## src/rtl/sbyte_path.sv

```systemverilog
module sbyte_path #(
  parameter int DW = 8
) (
  input  logic          clk,
  input  logic          rst_n,
  input  logic          cpu_wr,
  input  logic          cpu_rd,
  input  logic [1:0]    cpu_sel,
  input  logic [DW-1:0] cpu_wdata,
  output logic [DW-1:0] cpu_rdata,
  input  logic          shift_en,
  input  logic          ser_in,
  input  logic          start_pulse,
  input  logic          byte_done,
  output logic          ser_out,
  output logic          addr_match,
  output logic          tx_empty,
  output logic          rx_full
);
  localparam logic [1:0] SEL_ADR = 2'd0;
  localparam logic [1:0] SEL_TX = 2'd1;
  localparam logic [1:0] SEL_RX = 2'd2;
  localparam logic [1:0] SEL_MODE = 2'd3;
  localparam logic [DW-1:0] ONES = '1;

  logic [DW-1:0] adr_q, hold_q, rx_q, sh_q;
  logic [1:0]    mode_q;
  logic          pend_q, idle_q, first_q, match_q, full_q;

  function automatic logic [DW-1:0] flip(input logic [DW-1:0] v);
    logic [DW-1:0] r;
    for (int i = 0; i < DW; i++) r[i] = v[DW-1-i];
    return r;
  endfunction

  wire lsb_first = mode_q[0];
  wire slave_en  = mode_q[1];
  wire fmt_sync  = adr_q[0];
  wire wr_tx     = cpu_wr && cpu_sel == SEL_TX;
  wire rd_rx     = cpu_rd && cpu_sel == SEL_RX;
  wire load      = pend_q && (idle_q || byte_done) && !wr_tx;
  wire [DW-1:0] rx_next = lsb_first ? flip(sh_q) : sh_q;

  always_ff @(posedge clk or negedge rst_n) begin
    if (!rst_n) begin
      adr_q  <= '0;
      mode_q <= '0;
      hold_q <= ONES;
    end else if (cpu_wr) begin
      case (cpu_sel)
        SEL_ADR:  adr_q  <= cpu_wdata;
        SEL_TX:   hold_q <= lsb_first ? flip(cpu_wdata) : cpu_wdata;
        SEL_MODE: mode_q <= cpu_wdata[1:0];
        default:  ;
      endcase
    end
  end

  always_ff @(posedge clk or negedge rst_n) begin
    if (!rst_n) begin
      sh_q   <= ONES;
      idle_q <= 1'b1;
      pend_q <= 1'b0;
    end else begin
      if (load) sh_q <= hold_q;
      else if (shift_en && !byte_done) sh_q <= {sh_q[DW-2:0], ser_in};
      if (load) idle_q <= 1'b0;
      else if (byte_done) idle_q <= 1'b1;
      if (wr_tx) pend_q <= 1'b1;
      else if (load) pend_q <= 1'b0;
    end
  end

  always_ff @(posedge clk or negedge rst_n) begin
    if (!rst_n) begin
      rx_q   <= ONES;
      full_q <= 1'b0;
    end else begin
      if (byte_done) rx_q <= rx_next;
      if (byte_done) full_q <= 1'b1;
      else if (rd_rx) full_q <= 1'b0;
    end
  end

  always_ff @(posedge clk or negedge rst_n) begin
    if (!rst_n) begin
      first_q <= 1'b0;
      match_q <= 1'b0;
    end else if (start_pulse) begin
      first_q <= 1'b1;
      match_q <= 1'b0;
    end else if (byte_done && first_q) begin
      first_q <= 1'b0;
      match_q <= rx_next[DW-1:1] == adr_q[DW-1:1];
    end
  end

  always_comb begin
    case (cpu_sel)
      SEL_ADR: cpu_rdata = adr_q;
      SEL_TX:  cpu_rdata = hold_q;
      SEL_RX:  cpu_rdata = rx_q;
      default: cpu_rdata = {{(DW-2){1'b0}}, mode_q};
    endcase
  end

  assign ser_out    = idle_q ? 1'b1 : sh_q[DW-1];
  assign addr_match = match_q && slave_en && !fmt_sync;
  assign tx_empty   = !pend_q;
  assign rx_full    = full_q;
endmodule

```

## config.mk

```make
export PLATFORM = sky130hd
export DESIGN_NAME = sbyte_path
export DESIGN_NICKNAME = d
export VERILOG_FILES = /design/src/rtl/sbyte_path.sv
export SDC_FILE = /design/constraint.sdc
export NUM_CORES = 1
export LEC_CHECK = 0
export BUFFER_PORTS_ARGS = -buffer_cell sky130_fd_sc_hd__buf_4
export CORE_ASPECT_RATIO = 0.5
export CORE_MARGIN = 2
export CORE_UTILIZATION = 30
export CTS_CLUSTER_DIAMETER = 30
export DETAILED_ROUTE_END_ITERATION = 8
export PLACE_DENSITY = 0.52
export SLEW_MARGIN = 25
export SYNTH_ARGS = -nofsm -noshare
export SYNTH_HDL_FRONTEND = slang
export SYNTH_SLANG_ARGS = --single-unit
```

## constraint.sdc

```tcl
create_clock -name clk -period 3.45 [get_ports clk]
set_input_delay 0.5175 -clock clk [delete_from_list [all_inputs] [get_ports clk]]
set_output_delay 0.5175 -clock clk [all_outputs]
set_load 0.005 [all_outputs]
```

# Word level (Yosys, flattened, before mapping)

Cells that the tools add are included.

Register bits: 39
Input port bits: 18
Logic and storage cells: 52

Equal/unequal tests: 4
Mux-type cells: 16
Reduce and logical (&&, ||, !) cells: 22

Operators with widths:

| kind               | number |
|---|---|
| $mux 8             | 4 |
| $pmux 8 s3         | 1 |
| $mux 1             | 11 |
| $reduce_bool 2->1  | 5 |
| $logic_and 1x1->1  | 8 |
| $eq 7x7->1         | 1 |
| $reduce_and 2->1   | 3 |
| $eq 2x2->1 const B | 2 |
| $logic_not 1->1    | 4 |
| $eq 2x1->1 const B | 1 |
| $logic_not 2->1    | 1 |
| $logic_or 1x1->1   | 1 |

# Logic depth before layout (Yosys ltp)

Word-level depth: 6
Gate-level depth with buffers: 5

# Worst setup path after synthesis

OpenSTA, ideal clock, no wires.

Path kind: input -> output
From: input port cpu_sel[0]
To: output port cpu_rdata[1]
Data arrival time: 1.176 ns
Required time: 2.932 ns
Slack: 1.757 ns
Stages: 2
Buffers on the path: 1
Cells stage by stage: buf_2 -> mux4_2

Cells in the longest elaborated chain, start to end: 2

RTL lines:

| element                                  | RTL line | text |
|---|---|---|
| from (decl)                              | 8        | `input logic [1:0] cpu_sel,` |
| $eq 2x2->1, or another cell as far along | 99       | `case (cpu_sel)` |
| $pmux 8 s3 *                             | 99       |  |
| to (decl)                                | 10       | `output logic [DW-1:0] cpu_rdata,` |

Mark *: on every way between the ends. The rest lies on a longest branch, timed or not.

# Worst setup path after layout

From: register mode_q[0]
To: output port cpu_rdata[0]

Cells in the longest elaborated chain, start to end: 1

RTL lines:

| element                | RTL line | text |
|---|---|---|
| from (decl)            | 27       | `logic [1:0] mode_q;` |
| from (signal assigned) | 53       | `SEL_MODE: mode_q <= cpu_wdata[1:0];` |
| $pmux 8 s3             | 99       |  |

No other way between the ends.

==> summary.md <==
| Metric | Value |
|---|---|
| First drt pass iteration count | `4` |
| # hold bufs at CTS | `0` |
| Power, Total | `1.69 mW` |
| H-tree levels | `2` |
| Fin. max-slew vios | `0` |
| Port buffer count | `29` |
| Postcts setup bufs | `0` |
| Gr usage total | `13.5%` |
| CTS Buf Count | `5` |
| Synthesis-stage register bit count | `39` |
| Global-route wire length before repair | `8.43 mm` |
| Mapped Nets | `228` |
| Internal | `1.19 mW` |
| Largest net degree at the start of global routing | `40` |
| Final setup fails | `0` |
| CP max stage cell | `dfrtp_1` |
| Fin crit period | `2.20 ns` |
| WP data required | `2.93 ns` |
| Maxcap violations | `0` |
| Slew headroom | `34.7%` |
| Fin crit share | `63.9%` |
| Share of cells above drive strength 1 | `29.1%` |
| Multi-input gate area | `1100 µm²` |
| Die width | `125 µm` |
| Avg WL per Cell | `15.7 µm` |
| Initial antenna violation count | `0` |
| Most frequent cells after synthesis | `mux2i_1 (29), dfstp_2 (25), nand2_1 (21), nor2_1 (21), o21ai_0 (20)` |
| Crit Path Category | `reg2out` |
| Clock root buffer | `clkbuf_16` |
| Max FO, Critical Path | `17` |
| Chip height | `64.5 µm` |
| Antenna Violating Nets Remaining | `0` |
| Post-DP HPWL | `3.56 mm` |
| Worst-path clk slew | `0.06 ns` |
| Core ar. | `6880 µm²` |
| Ys async rst share | `100%` |
| Total congestion overflow | `0` |
| Sw Share | `29.5%` |
| # diodes | `0` |
| Pwr/cell area | `645 nW/µm²` |
| Top delay family on crit path | `flip-flops` |
| # resized after CTS | `0` |
| Clk_skew | `0.00475 ns` |
| I/O pins | `30` |
| Gpl congestion | `0.723` |
| Crit path cell chain | `mux4_2 -> buf_4` |
| Fillers | `709` |
| Critical Path AT | `1.69 ns` |
| Clock Tree Buf Depth | `2` |
| Top-count cell post-synth | `mux2i_1` |
| Post-Syn Instances | `210` |
| Sequential element share of the synthesized area | `45.9%` |
| Sw Pwr | `0.498 mW` |
| Mapped Area | `2200 µm²` |
| Peak VDD IR | `0.225 mV` |
| Area Overhead vs Synth | `19.3%` |
| Via/cell ratio | `4.98` |
| Site row count | `21` |
| Clock sinks | `39` |
| Vias in the first global route | `1618` |
| Worst path max stage delay | `0.66 ns` |
| Ys flop type | `dfstp_2` |
| Layout Utilization | `38.1%` |
| Lkg Pwr | `1.12 nW` |
| Worst-Skew Late Latency | `0.28 ns` |
| Sequential share of power | `46.8%` |
| DRC Markers | `0` |
| Synth Area per Inst | `10.5 µm²` |
| Total Wirelength | `5.12 mm` |
| CTS tree | `built` |
| Slew @ Worst Pin | `0.978 ns` |
| Vias post-DR | `1625` |
| Setup_tns | `0 ns` |
| Worst hold path type | `in2async` |
| EDFF count, synth | `0` |
| Post-synth top area cell | `dfstp_2` |
| Status | `finished, final reports clean` |
| Starting Density | `31.9%` |
| Count of different cell masters after synthesis | `36` |
| Clk pwr share | `30.8%` |
| Design Area, Final | `2620 µm²` |
| Hold Fails Final Rpt | `0` |
| RSZ-0062 raised after global routing | `no` |
| Cell Area, Placed | `2460 µm²` |
| Ranking of synthesized cells by area | `dfstp_2 (30%), dfrtp_1 (16%), mux2i_1 (13%)` |
| Combinational share of power | `22.4%` |
| Fmax | `454 MHz` |
| DRT iter0 DRCs | `74` |
| Crit. End Element | `primary output` |
| Total die area | `8060 µm²` |
| Crit start category | `register` |
| Buf/Inv on CP | `1` |
| Post-synth top area share | `29.9%` |
| Syn. warnings | `0` |
| Register Area | `1010 µm²` |
| Nets | `251` |
## metal layers
metal	part of all wire [%]	track usage, %	routed length, µm	vias to the layer above
met5	0	0	0	-
li1	-	-	-	800
met3	4.4	2.97	225	7
met4	1.1	3.75	55	0
met2	42	20.8	2180	30
met1	52	19.4	2670	788
## flip-flops by register name, indices dropped and copies added (netlist names)
name and flops:
adr_q 8, first_q 1, hold_q 8, idle_q 1, match_q 1, mode_q 2
pend_q 1, rx_full 1, rx_q 8, sh_q 8
## kinds of logic (layout without fill, tap and decap cells)
| family | count (synthesis) | count (layout) | share of synthesized area [%] |
|---|---|---|---|
| AO/OA/AOI/OAI | 45 | 45 | 11.4 |
| XOR/XNOR | 1 | 1 | 0.399 |
| buffers and inverters | 16 | 40 | 3.93 |
| flip-flops | 39 | 39 | 45.9 |
| multiplexers | 42 | 42 | 21.4 |
| AND/OR/NAND/NOR | 67 | 67 | 17.0 |
## cell type report
class,count,area share (%)
Clock buffer,7,5.06
Clock inverter,1,1.15
Inverter,2,0.287
Multi-Input combinational cell,155,42.1
Sequential cell,39,38.4
Tap cell,92,4.39
Timing Repair Buffer,30,8.60
## cell usage in the layout (no fill, tap or decap), types with 2 or more instances in the layout
master	Yosys	layout
nand3b_2	2	2
o21ai_0	20	20
a21oi_1	18	18
nor4bb_1	8	8
buf_4	2	30
mux4_2	2	2
nor2b_1	2	2
nor3_1	2	2
dfrtp_1	14	14
mux2_1	10	10
inv_1	2	2
clkbuf_16	0	5
dfstp_2	25	25
nand3b_1	2	2
mux2i_1	29	29
clkbuf_1	1	2
and2_1	2	2
nor2_1	21	21
and3b_1	2	2
nand2_1	21	21
## path summary, 6_finish.rpt
path / start / end / slack [ns] / depth (start not counted)
worst max-delay path: mode_q[0] / cpu_rdata[0] / 1.25 / 2
worst min-delay path: rst_n / mode_q[1] / 0.21 / 1
worst max register to register: mode_q[0] / match_q / 1.29 / 5
worst min register to register: first_q / first_q / 0.48 / 1
max in group asynchronous: rst_n / hold_q[4] / 2.87 / 1
min in group clk: start_pulse / first_q / 0.44 / 2
## per-stage QoR
step	setup WS, ns	std cells	hold slack [ns]
floorplan	1.76	210	0.222
global placement	1.31	318	0.463
detailed placement	1.30	318	0.469
CTS	1.22	326	0.222
global route	1.16	326	0.244
finish	1.25	326	0.211
## power groups by stage
stage / combinational [mW] / sequential [mW] / clock [mW]
4_1_cts: 0.383 / 0.790 / 0.532
3_5_place_dp: 0.382 / 0.796 / 0
5_1_grt: 0.427 / 0.816 / 0.551
6_report: 0.378 / 0.791 / 0.520
3_3_place_gp: 0.374 / 0.792 / 0
2_1_floorplan: 0.335 / 0.702 / 0
Power figures use the tool's default switching activity.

##########

**The task**
Return, from the data above, each line in which the string "Mapped" appears.

**Exercise output**
| Mapped Nets | `228` |
| Mapped Area | `2200 µm²` |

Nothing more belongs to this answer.